Suppose someone – let’s call her Alice – has a book of secrets that she wants to destroy and throws it into a convenient black hole. Given that black holes are nature’s fastest scrambler and act like giant trash grinders, Alice’s secrets must be pretty safe, right?
Suppose your archenemy Bob has a quantum computer that is entangled with the black hole. (In entangled quantum systems, actions performed on a particle affect their entangled partners in a similar way, regardless of distance or even if some disappear into a black hole.)
A famous thought experiment by Patrick Hayden and John Preskill is that Bob can observe some particles of light emerging from the edges of a black hole. Then Bob can run these photons as qubits (the basic processing unit of quantum computing) through the gates of his quantum computer to reveal the particular physics that messed up Alice’s text. From this he can reconstruct the book.
But not so fast.
Our recent work on machine quantum learning suggests that Alice’s book may be gone forever.
QUANTUM COMPUTER FOR STUDYING QUANTUM MECHANICS
Alice may never have a chance to hide her secrets in a black hole. Still, our new no-go theorem about information scrambling has practical application to understanding random and chaotic systems in the rapidly growing areas of quantum machine learning, quantum thermodynamics, and quantum information science.
Richard Feynman, one of the great physicists of the 20th century, founded the field of quantum computing in a speech in 1981 when he proposed the development of quantum computers as a natural platform for simulating quantum systems. Otherwise they are notoriously difficult to study.
Our team at Los Alamos National Laboratory, along with other employees, has focused on the study of algorithms for quantum computers and, in particular, algorithms for machine learning – what some like to call artificial intelligence. The research sheds light on what types of algorithms will do real work on existing noisy mid-range quantum computers and on unresolved issues of quantum mechanics overall.
In particular, we have dealt with the training of variation quantum algorithms. They create a problem-solving landscape in which the peaks represent the high-energy (undesirable) points of the system or problem and the valleys are the low-energy (desired) values. To find the solution, the algorithm works its way through a mathematical landscape and examines its features one after the other. The answer lies in the deepest valley.
REALIZATION LEADS TO SMILING
We wondered if we could use quantum machine learning to understand scrambling. This quantum phenomenon occurs when entanglement grows in a system made up of many particles or atoms. Think of the initial conditions of this system as some kind of information – for example Alice’s book. When the entanglement between the particles within the quantum system increases, the information spreads widely; these crawl of information is key to understanding quantum chaos, quantum information science, random circuits, and a number of other topics.
A black hole is the ultimate scrambler. By studying it with a quantum variation algorithm on a theoretical quantum computer entangled with the black hole, we could investigate the scalability and applicability of machine quantum learning. We could also learn something new about quantum systems in general. Our idea was to use a quantum variation algorithm that takes advantage of the photons that have leaked through to learn about the dynamics of the black hole. The approach would be an optimization procedure – again, searching the mathematical landscape to find the lowest point.

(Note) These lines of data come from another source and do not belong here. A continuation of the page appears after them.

`src/rtl/mtm_alu_deserializer.sv`:
```
// mtm_alu_deserializer: serial ALU request receiver.
// Frames are 11 bits (start, type, 8 payload MSB first, stop). A request is
// eight data frames (B then A, MSB byte first) plus one cmd frame carrying
// {1'b0, OP, CRC}. The request is either accepted (out_valid) or rejected
// (err_valid + err_flags).
// Build option: define MTM_ALU_DESER_CRC_EN to enable the CRC-4 check;
// without it no CRC logic is built and the received CRC bits are ignored.
module mtm_alu_deserializer (
    input  logic        clk,
    input  logic        rst,
    input  logic        sin,
    output logic [31:0] b_data,
    output logic [31:0] a_data,
    output logic [2:0]  op,
    output logic        out_valid,
    output logic        err_valid,
    output logic [2:0]  err_flags
);

    typedef enum logic [1:0] {IDLE, TYPE, PAYLOAD, STOP} state_t;

    localparam logic [2:0] ERR_DATA = 3'b100;
    localparam logic [2:0] ERR_CRC  = 3'b010;
    localparam logic [2:0] ERR_OP   = 3'b001;

    state_t      state_q;
    logic        type_q;       // 1 = cmd frame
    logic [2:0]  bitcnt_q;
    logic [7:0]  byte_q;
    logic [63:0] shreg_q;      // {B, A}
    logic [3:0]  dcnt_q;       // data frames in current request, saturates at 9
    logic        ferr_q;       // sticky stop-bit error for current request
    logic [31:0] b_data_q, a_data_q;
    logic [2:0]  op_q, err_flags_q;
    logic        out_valid_q, err_valid_q;

    logic [2:0]  err_code_d;

`ifdef MTM_ALU_DESER_CRC_EN
    // Serial CRC-4, x^4+x+1, init 0, MSB first.
    function automatic logic [3:0] crc4(input logic [67:0] v);
        logic [3:0] c;
        logic       fb;
        c = 4'h0;
        for (int i = 67; i >= 0; i--) begin
            fb = c[3] ^ v[i];
            c  = {c[2:0], 1'b0} ^ {2'b00, fb, fb};
        end
        return c;
    endfunction

    logic crc_bad;
    assign crc_bad = (crc4({shreg_q, 1'b1, byte_q[6:4]}) != byte_q[3:0]);
`endif

    // Verdict for a cmd frame whose stop bit is on sin this cycle; the stop
    // bit itself counts toward the frame-error condition.
    always_comb begin
        err_code_d = 3'b000;
        if (dcnt_q != 4'd8 || ferr_q || !sin)
            err_code_d = ERR_DATA;
`ifdef MTM_ALU_DESER_CRC_EN
        else if (crc_bad)
            err_code_d = ERR_CRC;
`endif
        else if (byte_q[5])    // OP[1] set -> opcode outside {000,001,100,101}
            err_code_d = ERR_OP;
    end

    // Frame FSM, request bookkeeping and registered outputs.
    always_ff @(posedge clk) begin
        if (rst) begin
            state_q     <= IDLE;
            type_q      <= 1'b0;
            bitcnt_q    <= 3'd0;
            byte_q      <= 8'h00;
            shreg_q     <= 64'h0;
            dcnt_q      <= 4'd0;
            ferr_q      <= 1'b0;
            b_data_q    <= 32'h0;
            a_data_q    <= 32'h0;
            op_q        <= 3'b000;
            err_flags_q <= 3'b000;
            out_valid_q <= 1'b0;
            err_valid_q <= 1'b0;
        end else begin
            out_valid_q <= 1'b0;
            err_valid_q <= 1'b0;
            case (state_q)
                IDLE: begin
                    if (!sin) state_q <= TYPE;
                end
                TYPE: begin
                    type_q   <= sin;
                    bitcnt_q <= 3'd0;
                    state_q  <= PAYLOAD;
                end
                PAYLOAD: begin
                    byte_q   <= {byte_q[6:0], sin};
                    bitcnt_q <= bitcnt_q + 3'd1;
                    if (bitcnt_q == 3'd7) state_q <= STOP;
                end
                STOP: begin
                    state_q <= IDLE;
                    if (!type_q) begin
                        shreg_q <= {shreg_q[55:0], byte_q};
                        if (dcnt_q != 4'd9) dcnt_q <= dcnt_q + 4'd1;
                        if (!sin) ferr_q <= 1'b1;
                    end else begin
                        // Request ends here whatever the verdict.
                        dcnt_q <= 4'd0;
                        ferr_q <= 1'b0;
                        if (err_code_d == 3'b000) begin
                            b_data_q    <= shreg_q[63:32];
                            a_data_q    <= shreg_q[31:0];
                            op_q        <= byte_q[6:4];
                            out_valid_q <= 1'b1;
                        end else begin
                            err_flags_q <= err_code_d;
                            err_valid_q <= 1'b1;
                        end
                    end
                end
                default: state_q <= IDLE;
            endcase
        end
    end

    assign b_data    = b_data_q;
    assign a_data    = a_data_q;
    assign op        = op_q;
    assign out_valid = out_valid_q;
    assign err_valid = err_valid_q;
    assign err_flags = err_flags_q;

endmodule

```
===== src/rtl/wb_writer.sv =====
// ---------------------------------------------------------------------------
// wb_writer
// Write-back stage that owns the register file's single write port. Each
// cycle it merges the in-order MEM result with out-of-band divider results.
// Divider results wait in a 2-entry FIFO that is drained whenever the
// pipeline leaves the write slot free. Buffered divider results are killed
// when a younger pipeline write targets the same register (WAW). A stall
// request is raised when the divider results have been starved too long.
//
// Parameters
//   STARVE_MAX  blocked cycles with a non-empty FIFO before stall_req (1..15)
// Ports
//   clk         rising-edge clock
//   rst         asynchronous active-high reset
//   M_wb_ena    MEM-stage result valid
//   M_wb_addr   MEM-stage destination register
//   M_wb_data   MEM-stage result
//   D_valid     divider result valid
//   D_ready     block can accept a divider result
//   D_addr      divider destination register
//   D_data      divider result
//   W_w_ena     register-file write enable (registered)
//   W_w_addr    register-file write address (registered)
//   W_w_data    register-file write data (registered)
//   stall_req   ask the hazard unit to bubble the MEM->WB slot
//   fifo_count  FIFO occupancy 0..2 (debug)
// ---------------------------------------------------------------------------
module wb_writer #(
   parameter int unsigned STARVE_MAX = 4
) (
   input  logic        clk,
   input  logic        rst,
   input  logic        M_wb_ena,
   input  logic [4:0]  M_wb_addr,
   input  logic [31:0] M_wb_data,
   input  logic        D_valid,
   output logic        D_ready,
   input  logic [4:0]  D_addr,
   input  logic [31:0] D_data,
   output logic        W_w_ena,
   output logic [4:0]  W_w_addr,
   output logic [31:0] W_w_data,
   output logic        stall_req,
   output logic [1:0]  fifo_count
);

   logic [4:0]  r_entryAddr [2];
   logic [31:0] r_entryData [2];
   logic [1:0]  r_entryLive;
   logic        r_head;
   logic [1:0]  r_count;
   logic [3:0]  r_starveCnt;

   logic        w_pipeWrite;
   logic        w_accept;
   logic        w_push;
   logic        w_pop;
   logic        w_tail;
   logic        w_headLive;
   logic        w_newLive;

   // Register 0 is hardwired, so a MEM result aimed at it is not a write.
   // The FIFO only drains when the pipeline leaves the write slot free.
   // The tail slot is head+count; a push never happens with two entries held.
   // A pushed entry is born dead if the same-cycle pipeline write targets it.
   always_comb begin
      w_pipeWrite = M_wb_ena && (M_wb_addr != 5'd0);
      D_ready     = !rst && (r_count != 2'd2);
      w_accept    = D_valid && D_ready;
      w_push      = w_accept && (D_addr != 5'd0);
      w_pop       = !w_pipeWrite && (r_count != 2'd0);
      w_tail      = r_head ^ r_count[0];
      w_headLive  = r_entryLive[r_head];
      w_newLive   = !(w_pipeWrite && (D_addr == M_wb_addr));
      stall_req   = (r_starveCnt == 4'(STARVE_MAX));
      fifo_count  = r_count;
   end

   // FIFO storage, pointers and WAW kill. The push assignment comes after the
   // kill loop so a freshly written slot takes its own liveness value.
   always_ff @(posedge clk or posedge rst) begin
      if (rst) begin
         for (int i = 0; i < 2; i++) begin
            r_entryAddr[i] <= 5'd0;
            r_entryData[i] <= 32'd0;
         end
         r_entryLive <= 2'b00;
         r_head      <= 1'b0;
         r_count     <= 2'd0;
      end else begin
         for (int i = 0; i < 2; i++) begin
            if (w_pipeWrite && (r_entryAddr[i] == M_wb_addr)) begin
               r_entryLive[i] <= 1'b0;
            end
         end
         if (w_push) begin
            r_entryAddr[w_tail] <= D_addr;
            r_entryData[w_tail] <= D_data;
            r_entryLive[w_tail] <= w_newLive;
         end
         if (w_pop) begin
            r_head <= ~r_head;
         end
         case ({w_push, w_pop})
            2'b10:   r_count <= r_count + 2'd1;
            2'b01:   r_count <= r_count - 2'd1;
            default: r_count <= r_count;
         endcase
      end
   end

   // Starvation counter: cleared whenever the FIFO drains or is empty, and
   // counts up (saturating) while the pipeline keeps the slot occupied.
   always_ff @(posedge clk or posedge rst) begin
      if (rst) begin
         r_starveCnt <= 4'd0;
      end else if (w_pop || (r_count == 2'd0)) begin
         r_starveCnt <= 4'd0;
      end else if (w_pipeWrite && (r_starveCnt != 4'(STARVE_MAX))) begin
         r_starveCnt <= r_starveCnt + 4'd1;
      end
   end

   // Write-port registers. Pipeline has absolute priority; a dead head is
   // still popped but produces no write. Address/data hold when idle.
   always_ff @(posedge clk or posedge rst) begin
      if (rst) begin
         W_w_ena  <= 1'b0;
         W_w_addr <= 5'd0;
         W_w_data <= 32'd0;
      end else if (w_pipeWrite) begin
         W_w_ena  <= 1'b1;
         W_w_addr <= M_wb_addr;
         W_w_data <= M_wb_data;
      end else if (w_pop && w_headLive) begin
         W_w_ena  <= 1'b1;
         W_w_addr <= r_entryAddr[r_head];
         W_w_data <= r_entryData[r_head];
      end else begin
         W_w_ena  <= 1'b0;
      end
   end

endmodule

If we found it, we would expose the dynamics inside the black hole. Bob could use this information to crack the scrambler’s code and reconstruct Alice’s book.
Now here is the ruble. The Hayden-Preskill thought experiment assumes that Bob can determine the dynamics of the black hole that encrypts the information. Instead, we found that the nature of scrambling prevents Bob from learning this dynamic.
EXPOSED ON A CABBAGE PLATEAU
The reason for this: The algorithm has stalled on a barren plateau, which is as grim in machine learning as it sounds. During machine learning, a barren plateau represents a problem-solving space that, as far as the algorithm can see, is completely flat. In this structureless landscape, the algorithm cannot find the downward slope; There is no clear path to the energy minimum. The algorithm just turns its wheels and can’t learn anything new. It does not succeed in finding the solution.
Our resulting no-go theorem states that any quantum machine learning strategy hits the dreaded barren plateau when applied to an unknown scrambling process.
The good news is that most physical processes aren’t as complex as black holes, and we often have prior knowledge of their dynamics, so the no-go theorem doesn’t condemn quantum mechanical learning. We just have to carefully choose the problems to which we apply it. And we probably won’t need machine quantum learning anytime soon to peer into a black hole to learn about Alice’s book – or something else.
So Alice can be sure that her secrets are safe after all.
This is an opinion and analysis article and the views expressed by the author or authors are not necessarily those of Scientific American.